Stress activated protein kinases, a novel family of mitogen-activated protein kinases, are heterogeneously expressed in the adult rat brain and differentially distributed from extracellular-signal-regulated protein kinases.

Mitogen-activated protein kinases are important mediators of signal transduction from the cell surface to the nucleus and their activation has been implicated in a wide array of physiological processes. The extracellular-signal-regulated kinases are the archetypal and best studied members of the mitogen activated protein kinases. Recently, additional subgroups of mitogen activated protein kinases have been identified which exhibit distinct regulatory elements, substrate specificity and respond to diverse extracellular stimuli. Among these newly identified protein kinases are the rat stress-activated protein kinases. Despite a rapidly expanding literature on the biochemical properties of stress-activated protein kinases no anatomical data are yet available. In the present study, we have investigated the regional distribution of messenger RNA transcripts for stress-activated protein kinases in the adult rat central nervous system and compared this distribution to that observed for extracellular-signal-regulated kinases. Intense labelling for stress-activated protein kinases could be detected in discrete brain areas with high levels in hippocampus, neocortex and some nuclei of the brain stem. The apparent hybridization signal appeared to be selectively neuronal.
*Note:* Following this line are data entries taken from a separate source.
--- src/gpa_regs.vh ---
`ifndef GPA_REGS_VH
`define GPA_REGS_VH
// ==========================================================
// register map, byte addresses (both decode windows)
`define GPA_CTRL_ADDR_P4      32'hFF80002C
`define GPA_CTRL_ADDR_AREA7   32'h1F80002C
`define GPA_LATCH_ADDR_P4     32'hFF800030
`define GPA_LATCH_ADDR_AREA7  32'h1F800030
// ==========================================================
// reset values and widths
`define GPA_CTRL_RESET        32'h00000000
`define GPA_PINS              16
`define GPA_CTRL_W            32
`define GPA_READ_ZERO         32'h00000000
`define GPA_PIN_ZERO          16'h0000
// ==========================================================
// field positions inside the control word
`define GPA_DIR_OFS           0
`define GPA_PUP_OFS           1
`endif

--- src/gpa_sync2.v ---
`default_nettype none
// ==========================================================
// two-stage synchroniser, one per pin
module gpa_sync2 (
  // clock and reset
  input  wire clk,
  input  wire rst_n,
  // data
  input  wire d,
  output reg  q
);
  reg meta_reg;

  always @(posedge clk or negedge rst_n) begin
    if (!rst_n) begin
      meta_reg <= 1'b0;
      q        <= 1'b0;
    end else begin
      meta_reg <= d;
      q        <= meta_reg;
    end
  end
endmodule
`default_nettype wire

--- src/gpa_latch.v ---
`include "gpa_regs.vh"
`default_nettype none
// ==========================================================
// output data latch; no reset on purpose, powers up unknown
module gpa_latch (
  // clock
  input  wire                  clk,
  // write port with per-lane enable
  input  wire                  wr_en,
  input  wire [1:0]            wr_lane,
  input  wire [`GPA_PINS-1:0]  wr_data,
  // stored value
  output reg  [`GPA_PINS-1:0]  q
);
  always @(posedge clk) begin
    if (wr_en && wr_lane[0]) begin
      q[7:0] <= wr_data[7:0];
    end
    if (wr_en && wr_lane[1]) begin
      q[15:8] <= wr_data[15:8];
    end
  end
endmodule
`default_nettype wire

--- src/gpa_port.v ---
// Local design decision: register access over APB.
`include "gpa_regs.vh"
`default_nettype none
// Notes on behaviour
// - even control bit per pin: 0 input, 1 output; resets to 0.
// - odd control bit per pin: 0 pull-up on, 1 off; resets to 0.
// - a pin set as output always has its pull-up off.
// - control word clears only on power-on reset.
// - output pins drive the matching data latch bit.
// - latch read returns synchronised pin level for input pins.
// - latch read returns written value for output pins.
// - data latch has no reset value and survives every reset.
// - control word decoded at both windows, 32-bit access.
// - data latch decoded at both windows, 16-bit access.
// - port works only while the shared bus function is off.
// - port enable input selects the port; never with shared bus on.
module gpa_port (
  // clock and power-on reset
  input  wire        clk,
  input  wire        rst_n,
  // apb slave
  input  wire        psel,
  input  wire        penable,
  input  wire        pwrite,
  input  wire [31:0] paddr,
  input  wire [31:0] pwdata,
  input  wire [3:0]  pstrb,
  output reg  [31:0] prdata,
  output reg         pready,
  output reg         pslverr,
  // mode selects
  input  wire        port_function_enable,
  input  wire        shared_bus_enable,
  // pins
  input  wire [15:0] pin_in,
  output reg  [15:0] pin_out,
  output reg  [15:0] pin_oe,
  output reg  [15:0] pin_pullup_en
);
  // ==========================================================
  // address decode
  function [1:0] decode;
    input [31:0] a;
    begin
      if (a == `GPA_CTRL_ADDR_P4 || a == `GPA_CTRL_ADDR_AREA7)
        decode = 2'h1;
      else if (a == `GPA_LATCH_ADDR_P4 ||
               a == `GPA_LATCH_ADDR_AREA7)
        decode = 2'h2;
      else
        decode = 2'h0;
    end
  endfunction

  localparam SEL_NONE  = 2'h0;
  localparam SEL_CTRL  = 2'h1;
  localparam SEL_LATCH = 2'h2;

  wire [1:0] sel  = decode(paddr);
  wire       setup = psel && !penable;
  wire       wr   = setup && pwrite;

  reg  [`GPA_CTRL_W-1:0] port_direction_pullup_ctrl_reg;
  wire [`GPA_PINS-1:0]   port_data_latch;
  wire [`GPA_PINS-1:0]   pin_sync;
  wire [`GPA_PINS-1:0]   pin_output_select;
  wire [`GPA_PINS-1:0]   pin_pullup_disable;
  wire                   port_active;
  reg  [31:0]            rdata_next;

  // shared bus owns the pins when it is on, even if enable is set
  assign port_active = port_function_enable && !shared_bus_enable;

  // ==========================================================
  // per-pin field split and input synchronisers
  genvar i;
  generate
    for (i = 0; i < `GPA_PINS; i = i + 1) begin : g_pin
      assign pin_output_select[i] =
        port_direction_pullup_ctrl_reg[2*i + `GPA_DIR_OFS];
      assign pin_pullup_disable[i] =
        port_direction_pullup_ctrl_reg[2*i + `GPA_PUP_OFS];
      gpa_sync2 u_sync (
        .clk   (clk),
        .rst_n (rst_n),
        .d     (pin_in[i]),
        .q     (pin_sync[i])
      );
    end
  endgenerate

  // ==========================================================
  // control word: rst_n is the power-on reset; no other clear
  always @(posedge clk or negedge rst_n) begin
    if (!rst_n) begin
      port_direction_pullup_ctrl_reg <= `GPA_CTRL_RESET;
    end else if (wr && sel == SEL_CTRL) begin
      port_direction_pullup_ctrl_reg <= pwdata;
    end
  end

  // ==========================================================
  // data latch, lanes 0 and 1 only
  gpa_latch u_latch (
    .clk     (clk),
    .wr_en   (wr && sel == SEL_LATCH),
    .wr_lane (pstrb[1:0]),
    .wr_data (pwdata[15:0]),
    .q       (port_data_latch)
  );

  // ==========================================================
  // read mux: mixes written value and pin level bit by bit
  always @* begin
    rdata_next = `GPA_READ_ZERO;
    case (sel)
      SEL_CTRL:
        rdata_next = port_direction_pullup_ctrl_reg;
      SEL_LATCH:
        rdata_next[15:0] =
          (port_data_latch & pin_output_select) |
          (pin_sync & ~pin_output_select);
      default:
        rdata_next = `GPA_READ_ZERO;
    endcase
  end

  // ==========================================================
  // apb answer: one wait-free access phase, registered outputs
  always @(posedge clk or negedge rst_n) begin
    if (!rst_n) begin
      prdata  <= `GPA_READ_ZERO;
      pready  <= 1'b0;
      pslverr <= 1'b0;
    end else begin
      pready  <= setup;
      pslverr <= setup && sel == SEL_NONE;
      if (setup && !pwrite)
        prdata <= rdata_next;
    end
  end

  // ==========================================================
  // pin drivers
  always @(posedge clk or negedge rst_n) begin
    if (!rst_n) begin
      pin_out       <= `GPA_PIN_ZERO;
      pin_oe        <= `GPA_PIN_ZERO;
      pin_pullup_en <= `GPA_PIN_ZERO;
    end else if (port_active) begin
      // unknown latch bits never leave while the pin is an input
      pin_out       <= port_data_latch & pin_output_select;
      pin_oe        <= pin_output_select;
      pin_pullup_en <= ~pin_pullup_disable & ~pin_output_select;
    end else begin
      pin_out       <= `GPA_PIN_ZERO;
      pin_oe        <= `GPA_PIN_ZERO;
      pin_pullup_en <= `GPA_PIN_ZERO;
    end
  end
endmodule
`default_nettype wire
$ cat src/hdl/tpc_map.vh
`ifndef TPC_MAP_VH
`define TPC_MAP_VH
// APB register byte offsets
`define TPC_OFF_CTL0      12'h000
`define TPC_OFF_CTL1      12'h004
`define TPC_OFF_COUNT     12'h008
`define TPC_OFF_RELOAD    12'h00c
`define TPC_OFF_PWM       12'h010
`define TPC_OFF_DEADBAND  12'h014
`define TPC_OFF_STATUS    12'h018
// control_reg_0 fields
`define TPC_C0_MODEHI     0
// control_reg_1 fields
`define TPC_C1_MODE_LSB   0
`define TPC_C1_MODE_MSB   2
`define TPC_C1_PRES_LSB   3
`define TPC_C1_PRES_MSB   5
`define TPC_C1_POL        6
`define TPC_C1_EN         7
// Auxiliary bit in control_reg_0
`define TPC_C0_OUTEN      1
// Mode codes {mode_select_high_bit, mode_select_field}
`define TPC_MODE_CMPCNT   4'h8
`define TPC_MODE_PWM1     4'h3
`define TPC_MODE_PWM2     4'h9
// Reset and restart values, deadband limit and width
`define TPC_COUNT_RST     16'h0001
`define TPC_RELOAD_RST    16'hffff
`define TPC_DB_MAX        8'h80
`define TPC_DB_W          8
`endif

$ cat src/hdl/tpc_deadband.v
`timescale 1ns/100ps
`default_nettype none
// Delays rising edges of one output by a programmable count
module tpc_deadband (
   // Clock and reset
   input  wire       clk,
   input  wire       reset,
   // Control
   input  wire [7:0] delay,
   input  wire       level_in,
   // Delayed level
   output reg        level_out
);
   reg [7:0] cnt_reg;

   // Falls pass at once; rises wait out the delay, output stays low meanwhile
   always @(posedge clk) begin
      if (reset) begin
         cnt_reg   <= 8'h00;
         level_out <= 1'b0;
      end else if (!level_in) begin
         cnt_reg   <= 8'h00;
         level_out <= 1'b0;
      end else if (cnt_reg >= delay) begin
         level_out <= 1'b1;
      end else begin
         cnt_reg   <= cnt_reg + 8'h01;
      end
   end
endmodule // tpc_deadband
`default_nettype wire

$ cat src/hdl/tpc_timer.v
`timescale 1ns/100ps
`default_nettype none
`include "tpc_map.vh"
module tpc_timer (
   // Clock and reset
   input  wire        clk,
   input  wire        reset,
   // APB slave
   input  wire        psel,
   input  wire        penable,
   input  wire        pwrite,
   input  wire [11:0] paddr,
   input  wire [31:0] pwdata,
   output reg  [31:0] prdata,
   output reg         pready,
   output reg         pslverr,
   // Comparator and pins
   input  wire        cmp_out,
   output reg         timer_out,
   output reg         timer_out_en,
   output reg         timer_out_n,
   output reg         shared_pin_is_comp,
   // Interrupt request
   output reg         timer_irq
);
   localparam ST_IDLE = 1'b0;
   localparam ST_RUN  = 1'b1;

   reg  [7:0]  ctl0_reg;
   reg  [7:0]  ctl1_reg;
   reg  [15:0] count_reg;
   reg  [15:0] reload_reg;
   reg  [15:0] pwm_reg;
   reg  [7:0]  db_reg;
   reg  [6:0]  pres_reg;
   reg         cmp_q1_reg;
   reg         cmp_q2_reg;
   reg         cmp_q3_reg;
   reg         out_reg;
   reg         state_reg;
   reg  [3:0]  mode_next;
   reg  [15:0] count_next;
   reg         out_next;
   reg         tick;
   reg         cmp_edge;
   wire        db_p;
   wire        db_n;
   wire        acc;
   wire        wr;
   wire        en;
   wire        pol;
   wire        is_cmp;
   wire        is_pwm;
   wire        is_dual;
   wire        hit_reload;

   // Selects prescale divide limit 2^n - 1 from the three-bit code
   function [6:0] pres_limit;
      input [2:0] code;
      begin
         pres_limit = 7'h7f >> (3'h7 - code);
      end
   endfunction

   // Register offset match
   function is_off;
      input [11:0] a;
      input [11:0] off;
      begin
         is_off = (a == off);
      end
   endfunction

   assign acc = psel & penable;
   assign wr  = acc & pwrite;
   assign en  = ctl1_reg[`TPC_C1_EN];
   assign pol = ctl1_reg[`TPC_C1_POL];

   // Mode decode across both control registers
   always @* begin
      mode_next = {ctl0_reg[`TPC_C0_MODEHI],
                   ctl1_reg[`TPC_C1_MODE_MSB:`TPC_C1_MODE_LSB]};
   end
   assign is_cmp  = (mode_next == `TPC_MODE_CMPCNT);
   assign is_dual = (mode_next == `TPC_MODE_PWM2);
   assign is_pwm  = (mode_next == `TPC_MODE_PWM1) | is_dual;
   assign hit_reload = (count_reg == reload_reg);

   // Comparator edge detection; sampling adjacent flops one apart limits
   // useful rate to half of clk with one-cycle phases
   always @(posedge clk) begin
      if (reset) begin
         cmp_q1_reg <= 1'b0;
         cmp_q2_reg <= 1'b0;
         cmp_q3_reg <= 1'b0;
      end else begin
         cmp_q1_reg <= cmp_out;
         cmp_q2_reg <= cmp_q1_reg;
         cmp_q3_reg <= cmp_q2_reg;
      end
   end

   always @* begin
      cmp_edge = pol ? (!cmp_q2_reg & cmp_q3_reg)
                     : (cmp_q2_reg & !cmp_q3_reg);
   end

   // Count advance qualifier
   always @* begin
      if (is_cmp)
         tick = cmp_edge;
      else
         tick = (pres_reg == pres_limit(
                 ctl1_reg[`TPC_C1_PRES_MSB:`TPC_C1_PRES_LSB]));
   end

   // Next count and output level
   always @* begin
      count_next = count_reg;
      out_next   = out_reg;
      if (state_reg == ST_RUN && tick) begin
         if (hit_reload) begin
            count_next = `TPC_COUNT_RST;
            if (is_cmp)
               out_next = ~out_reg;
            else
               out_next = pol;
         end else begin
            count_next = count_reg + 16'h0001;
            if (is_pwm && count_reg == pwm_reg)
               out_next = ~pol;
         end
      end
   end

   // Timer state, count, prescaler and output
   always @(posedge clk) begin
      if (reset) begin
         state_reg <= ST_IDLE;
         pres_reg  <= 7'h00;
         count_reg <= `TPC_COUNT_RST;
         out_reg   <= 1'b0;
         timer_irq <= 1'b0;
      end else begin
         timer_irq <= 1'b0;
         case (state_reg)
            ST_IDLE: begin
               pres_reg <= 7'h00;
               out_reg  <= pol;
               if (wr && is_off(paddr, `TPC_OFF_COUNT))
                  count_reg <= pwdata[15:0];
               if (en)
                  state_reg <= ST_RUN;
            end
            ST_RUN: begin
               if (!en) begin
                  state_reg <= ST_IDLE;
               end else begin
                  if (tick || is_cmp)
                     pres_reg <= 7'h00;
                  else
                     pres_reg <= pres_reg + 7'h01;
                  if (wr && is_off(paddr, `TPC_OFF_COUNT))
                     count_reg <= pwdata[15:0];
                  else
                     count_reg <= count_next;
                  out_reg <= out_next;
                  if (tick && hit_reload)
                     timer_irq <= 1'b1;
               end
            end
            default: state_reg <= ST_IDLE;
         endcase
      end
   end

   // Deadband stages for true and complement outputs
   tpc_deadband u_db_p (
      .clk       (clk),
      .reset     (reset),
      .delay     (db_reg),
      .level_in  (out_reg),
      .level_out (db_p)
   );

   tpc_deadband u_db_n (
      .clk       (clk),
      .reset     (reset),
      .delay     (db_reg),
      .level_in  (~out_reg),
      .level_out (db_n)
   );

   // Pin drivers, registered
   always @(posedge clk) begin
      if (reset) begin
         timer_out          <= 1'b0;
         timer_out_n        <= 1'b0;
         timer_out_en       <= 1'b0;
         shared_pin_is_comp <= 1'b0;
      end else begin
         timer_out    <= is_dual ? db_p : out_reg;
         timer_out_n  <= is_dual ? db_n : 1'b0;
         timer_out_en <= ctl0_reg[`TPC_C0_OUTEN] | is_pwm;
         shared_pin_is_comp <= is_dual;
      end
   end

   // APB register writes; count writes are handled with the timer state
   always @(posedge clk) begin
      if (reset) begin
         ctl0_reg   <= 8'h00;
         ctl1_reg   <= 8'h00;
         reload_reg <= `TPC_RELOAD_RST;
         pwm_reg    <= 16'h0000;
         db_reg     <= 8'h00;
      end else if (wr) begin
         if (is_off(paddr, `TPC_OFF_CTL0))
            ctl0_reg <= pwdata[7:0];
         if (is_off(paddr, `TPC_OFF_CTL1))
            ctl1_reg <= pwdata[7:0];
         if (is_off(paddr, `TPC_OFF_RELOAD))
            reload_reg <= pwdata[15:0];
         if (is_off(paddr, `TPC_OFF_PWM))
            pwm_reg <= pwdata[15:0];
         // Clamp keeps deadband within its documented range
         if (is_off(paddr, `TPC_OFF_DEADBAND))
            db_reg <= (pwdata[7:0] > `TPC_DB_MAX) ? `TPC_DB_MAX
                                                   : pwdata[7:0];
      end
   end

   // APB read and response; zero wait states
   always @(posedge clk) begin
      if (reset) begin
         prdata  <= 32'h00000000;
         pready  <= 1'b0;
         pslverr <= 1'b0;
      end else begin
         pready  <= psel & ~penable;
         pslverr <= 1'b0;
         prdata  <= 32'h00000000;
         if (psel && !penable) begin
            case (paddr)
               `TPC_OFF_CTL0:     prdata <= {24'h000000, ctl0_reg};
               `TPC_OFF_CTL1:     prdata <= {24'h000000, ctl1_reg};
               `TPC_OFF_COUNT:    prdata <= {16'h0000, count_reg};
               `TPC_OFF_RELOAD:   prdata <= {16'h0000, reload_reg};
               `TPC_OFF_PWM:      prdata <= {16'h0000, pwm_reg};
               `TPC_OFF_DEADBAND: prdata <= {24'h000000, db_reg};
               `TPC_OFF_STATUS:   prdata <= {29'h00000000, timer_out_n,
                                             timer_out, state_reg};
               default:           pslverr <= 1'b1;
            endcase
         end
      end
   end
endmodule // tpc_timer
`default_nettype wire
Stress-activated protein kinases and extracellular-signal-regulated kinases hybridization patterns appeared generally dissimilar although a certain degree of co-expression in some brain areas, such as the hippocampal formation, could be observed. These results reveal an extreme complexity in the mitogen-activated protein kinase signalling pathway and suggest the existence of parallel mitogen-activated protein kinase cascades that can be activated independently or in some cases simultaneously, by extracellular stimuli.